Sports tourism is a top driver for tourism. Falcione and Visit Sarasota County President Virginia Haley say 2015 will likely bring more athletes to the area than at any time in the past.
More than 100 sporting events took place in the two
counties this past year, including soccer tournaments, foot races, triathlons and rowing and polo competitions. Rowing and multisport venue Nathan Benderson Park in University Park will host 40 events in 2015, up from 25 this year.
Also hosting big events: IMG Academy and the Premier Sports Campus in Lakewood Ranch. The two athletic organizations recently signed a deal to bring international youth soccer tournament, the Iber Cup, to fields at both campuses for the next three years starting in April.

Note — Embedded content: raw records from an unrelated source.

<file path="src/rtl/pc_next_unit.sv">
// Next-PC select, ALUOut register, conditional branch write and misaligned-target
// trap with EPC capture for the multicycle MIPS datapath.
module pc_next_unit #(
  parameter int               WIDTH      = 32,
  parameter logic [WIDTH-1:0] RESET_PC   = 32'h0000_0000,
  parameter logic [WIDTH-1:0] EXC_VECTOR = 32'h8000_0180
) (
  input  logic             clk,
  input  logic             rst_n,
  input  logic [WIDTH-1:0] alu_result,
  input  logic             alu_out_en,
  input  logic [1:0]       pc_src,
  input  logic [25:0]      jump_index,
  input  logic             pc_write,
  input  logic             pc_write_cond,
  input  logic             branch_ne,
  input  logic             zero,
  input  logic             exception,
  output logic [WIDTH-1:0] pc,
  output logic [WIDTH-1:0] alu_out,
  output logic [WIDTH-1:0] pc_next,
  output logic [WIDTH-1:0] epc,
  output logic             addr_err
);

  logic [WIDTH-1:0] pc_r;
  logic [WIDTH-1:0] alu_out_r;
  logic [WIDTH-1:0] epc_r;
  logic             addr_err_r;
  logic [WIDTH-1:0] pc_next_s;
  logic             take_s;
  logic             misalign_s;

  // Target select; pc_src=1 deliberately sees the registered (old) ALUOut.
  always_comb begin
    pc_next_s = alu_result;
    case (pc_src)
      2'd0:    pc_next_s = alu_result;
      2'd1:    pc_next_s = alu_out_r;
      2'd2:    pc_next_s = {pc_r[WIDTH-1:28], jump_index, 2'b00};
      2'd3:    pc_next_s = EXC_VECTOR;
      default: pc_next_s = alu_result;
    endcase
  end

  // Write decision; the exception vector itself is never treated as misaligned.
  always_comb begin
    take_s     = pc_write | (pc_write_cond & (zero ^ branch_ne));
    misalign_s = 1'b0;
    if (take_s && (pc_next_s[1:0] != 2'b00) && (pc_src != 2'd3)) begin
      misalign_s = 1'b1;
    end else begin
      misalign_s = 1'b0;
    end
  end

  // ALUOut capture, independent of the PC path.
  always_ff @(posedge clk or negedge rst_n) begin
    if (!rst_n) begin
      alu_out_r <= {WIDTH{1'b0}};
    end else if (alu_out_en) begin
      alu_out_r <= alu_result;
    end else begin
      alu_out_r <= alu_out_r;
    end
  end

  // PC / EPC / trap pulse with exception > misalign > take priority.
  always_ff @(posedge clk or negedge rst_n) begin
    if (!rst_n) begin
      pc_r       <= RESET_PC;
      epc_r      <= {WIDTH{1'b0}};
      addr_err_r <= 1'b0;
    end else if (exception) begin
      pc_r       <= EXC_VECTOR;
      epc_r      <= pc_r;
      addr_err_r <= 1'b0;
    end else if (misalign_s) begin
      pc_r       <= EXC_VECTOR;
      epc_r      <= pc_next_s;
      addr_err_r <= 1'b1;
    end else if (take_s) begin
      pc_r       <= pc_next_s;
      epc_r      <= epc_r;
      addr_err_r <= 1'b0;
    end else begin
      pc_r       <= pc_r;
      epc_r      <= epc_r;
      addr_err_r <= 1'b0;
    end
  end

  assign pc       = pc_r;
  assign alu_out  = alu_out_r;
  assign pc_next  = pc_next_s;
  assign epc      = epc_r;
  assign addr_err = addr_err_r;

endmodule

</file>
<file path="config.mk">
export PLATFORM = sky130hd
export DESIGN_NAME = pc_next_unit
export DESIGN_NICKNAME = d
export VERILOG_FILES = /design/src/rtl/pc_next_unit.sv
export SDC_FILE = /design/constraint.sdc
export NUM_CORES = 1
export LEC_CHECK = 0
export BUFFER_PORTS_ARGS = -buffer_cell sky130_fd_sc_hd__buf_2
export CAP_MARGIN = 30
export CORE_MARGIN = 2
export CORE_UTILIZATION = 40
export DETAILED_ROUTE_END_ITERATION = 7
export PLACE_DENSITY = 0.68
export SETUP_SLACK_MARGIN = 0.1
export SLEW_MARGIN = 30
export SYNTH_ARGS = -nofsm -noshare
export SYNTH_HDL_FRONTEND = slang
export SYNTH_SLANG_ARGS = --single-unit
export TNS_END_PERCENT = 10
</file>
<file path="constraint.sdc">
create_clock -name clk -period 2.5 [get_ports clk]
set_clock_uncertainty 0.2 [all_clocks]
set_input_delay 0.125 -clock clk [delete_from_list [all_inputs] [get_ports clk]]
set_output_delay 0.125 -clock clk [all_outputs]
set_load 0.02 [all_outputs]
</file>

Falcione said the Iber Cup is a "big splash" event during a less active season in the tourism calendar. He said the CVB is working with the two sports organizations to attract tournaments and competitions during the summer and other parts of the year with less tourism.

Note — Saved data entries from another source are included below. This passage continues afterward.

**config.mk**
```make
export PLATFORM = sky130hd
export DESIGN_NAME = clk_step_ctrl_flat
export DESIGN_NICKNAME = d
export VERILOG_FILES = /design/src/rtl/clk_step_pkg.sv /design/src/rtl/clk_step_ctrl_if.sv /design/src/rtl/sync_edge_det.sv /design/src/rtl/clk_step_ctrl.sv /design/src/flat_wrapper.sv
export SDC_FILE = /design/constraint.sdc
export NUM_CORES = 1
export LEC_CHECK = 0
export BUFFER_PORTS_ARGS = -buffer_cell sky130_fd_sc_hd__buf_2
export CAP_MARGIN = 20
export CORE_MARGIN = 3
export CORE_UTILIZATION = 40
export CTS_CLUSTER_SIZE = 24
export DETAILED_ROUTE_END_ITERATION = 8
export MAX_ROUTING_LAYER = met4
export SETUP_SLACK_MARGIN = 0.02
export SYNTH_ARGS = -nofsm -noshare
export SYNTH_HDL_FRONTEND = slang
export SYNTH_SLANG_ARGS = --single-unit
```
**constraint.sdc**
```tcl
create_clock -name clk -period 4.64 [get_ports clk]
set_input_delay 0.464 -clock clk [delete_from_list [all_inputs] [get_ports clk]]
set_output_delay 0.464 -clock clk [all_outputs]
set_load 0.02 [all_outputs]
```
[src/rtl/pc_ctrl_ras.sv]
// Fetch-stage program-counter controller with a circular return-address
// stack and an exception-return register. State updates on the falling edge.
module pc_ctrl_ras #(
  parameter int             AW        = 32,
  parameter int             RAS_DEPTH = 4,
  parameter logic [AW-1:0]  RESET_PC  = '0
) (
  input  logic                         clock,
  input  logic                         reset,
  input  logic                         enable_pc,
  output logic [AW-1:0]                current_pc,
  output logic [AW-1:0]                next_pc,
  input  logic [2:0]                   kind,
  input  logic                         sub_op_b,
  input  logic [2:0]                   sub_op_bz,
  input  logic                         reg_rt_ra_equal,
  input  logic                         reg_rt_zero,
  input  logic                         reg_rt_negative,
  input  logic [13:0]                  imm_14bit,
  input  logic [15:0]                  imm_16bit,
  input  logic [23:0]                  imm_24bit,
  input  logic [AW-1:0]                reg_rb_data,
  input  logic                         do_hazard,
  input  logic                         do_halt_pc,
  input  logic                         xREG1_do_jcache,
  input  logic                         do_jcache,
  input  logic [AW-1:0]                jcache_pc,
  input  logic                         do_interrupt,
  input  logic [AW-1:0]                interrupt_pc,
  input  logic                         do_iret,
  output logic                         do_flush_REG1,
  output logic [$clog2(RAS_DEPTH):0]   ras_count,
  output logic                         ret_from_reg,
  output logic [AW-1:0]                epc
);

  localparam int PW = $clog2(RAS_DEPTH);
  localparam int CW = PW + 1;

  typedef enum logic [2:0] {
    K_SEQ    = 3'd0,
    K_BR14   = 3'd1,
    K_BR16   = 3'd2,
    K_J24    = 3'd3,
    K_JR     = 3'd4,
    K_CALL24 = 3'd5,
    K_CALLR  = 3'd6,
    K_RET    = 3'd7
  } kind_e;

  // Sign-extend a word offset to AW and scale it to a byte offset.
  function automatic logic signed [AW-1:0] ofs14(input logic signed [13:0] imm);
    return AW'(imm) <<< 1;
  endfunction

  function automatic logic signed [AW-1:0] ofs16(input logic signed [15:0] imm);
    return AW'(imm) <<< 1;
  endfunction

  function automatic logic signed [AW-1:0] ofs24(input logic signed [23:0] imm);
    return AW'(imm) <<< 1;
  endfunction

  // Zero-compare branch family; unassigned encodings are never taken.
  function automatic logic bz_taken(input logic [2:0] op, input logic zero, input logic neg);
    case (op)
      3'd0:    return zero;
      3'd1:    return !neg;
      3'd2:    return !zero && !neg;
      3'd3:    return zero || neg;
      3'd4:    return neg;
      3'd5:    return !zero;
      default: return 1'b0;
    endcase
  endfunction

  // Occupancy counter that pins at the stack depth once older entries wrap.
  function automatic logic [CW-1:0] sat_inc(input logic [CW-1:0] cnt);
    return (cnt == CW'(RAS_DEPTH)) ? cnt : cnt + CW'(1);
  endfunction

  logic [AW-1:0]         ras_mem [RAS_DEPTH];
  logic [PW-1:0]         ras_ptr;
  logic [PW-1:0]         ras_ptr_inc;
  logic                  ras_empty;
  logic                  taken;
  logic                  redirect;
  logic                  is_call;
  logic                  is_ret;
  logic                  commit;
  logic                  push;
  logic                  pop;
  logic signed [AW-1:0]  offset;
  logic [AW-1:0]         target;
  kind_e                 kind_q;

  assign kind_q      = kind_e'(kind);
  assign ras_ptr_inc = ras_ptr + PW'(1);
  assign ras_empty   = (ras_count == '0);
  assign is_call     = (kind_q == K_CALL24) || (kind_q == K_CALLR);
  assign is_ret      = (kind_q == K_RET);

  // Decode the control-transfer kind into a taken flag, a target and the RET source.
  always_comb begin
    taken        = 1'b0;
    offset       = '0;
    target       = current_pc - AW'(4);
    ret_from_reg = 1'b0;
    case (kind_q)
      K_BR14: begin
        taken  = sub_op_b ? !reg_rt_ra_equal : reg_rt_ra_equal;
        offset = ofs14(imm_14bit);
        target = current_pc - AW'(4) + offset;
      end
      K_BR16: begin
        taken  = bz_taken(sub_op_bz, reg_rt_zero, reg_rt_negative);
        offset = ofs16(imm_16bit);
        target = current_pc - AW'(4) + offset;
      end
      K_J24, K_CALL24: begin
        taken  = 1'b1;
        offset = ofs24(imm_24bit);
        target = current_pc - AW'(4) + offset;
      end
      K_JR, K_CALLR: begin
        taken  = 1'b1;
        target = reg_rb_data;
      end
      K_RET: begin
        taken        = 1'b1;
        ret_from_reg = ras_empty;
        target       = ras_empty ? reg_rb_data : ras_mem[ras_ptr];
      end
      default: begin
        taken = 1'b0;
      end
    endcase
  end

  // A jcache-steered REG1 already fetched the right path, so no redirect here.
  assign redirect      = taken && !xREG1_do_jcache;
  assign next_pc       = redirect ? target : current_pc + AW'(4);
  assign do_flush_REG1 = redirect;

  // The stack only moves when the redirect itself lands in current_pc.
  assign commit = enable_pc && !do_iret && !do_interrupt && !do_hazard && !do_halt_pc && redirect;
  assign push   = commit && is_call;
  assign pop    = commit && is_ret && !ras_empty;

  // PC, epc and stack-pointer state with iret > interrupt > hold > jcache > next_pc.
  always_ff @(negedge clock) begin
    if (reset) begin
      current_pc <= RESET_PC;
      epc        <= '0;
      ras_count  <= '0;
      ras_ptr    <= '0;
    end else if (enable_pc) begin
      if (do_iret) begin
        current_pc <= epc;
      end else if (do_interrupt) begin
        current_pc <= interrupt_pc;
        epc        <= current_pc;
      end else if (do_hazard || do_halt_pc) begin
        current_pc <= current_pc;
      end else if (!redirect && do_jcache) begin
        current_pc <= jcache_pc;
      end else begin
        current_pc <= next_pc;
        if (push) begin
          ras_ptr   <= ras_ptr_inc;
          ras_count <= sat_inc(ras_count);
        end else if (pop) begin
          ras_ptr   <= ras_ptr - PW'(1);
          ras_count <= ras_count - CW'(1);
        end
      end
    end
  end

  // Return-address storage; overflow silently reuses the oldest slot.
  always_ff @(negedge clock) begin
    if (push && !reset) begin
      ras_mem[ras_ptr_inc] <= current_pc;
    end
  end

endmodule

Local hoteliers welcome the traffic. Kelly Dixon, director of sales for the year-old Hampton Inn & Suites in downtown Bradenton, said team sports greatly boosted the hotel's numbers during its inaugural year.
"Teams wanting to book our hotel has been a real bright spot," she said.
The hotel also saw strong traffic from corporate travelers and spring baseball training fans, she said. It allowed hotel management to charge room rates in the $169 range.
"Mid-January to Easter, we're getting top dollar for all of our rooms," Dixon said.
Inaugural events such as the Iber Cup are particularly important in drawing first-time visitors to the area. Falcione said Klages' research has found 94 percent of first-timers who come to the Bradenton area return sometime in the future.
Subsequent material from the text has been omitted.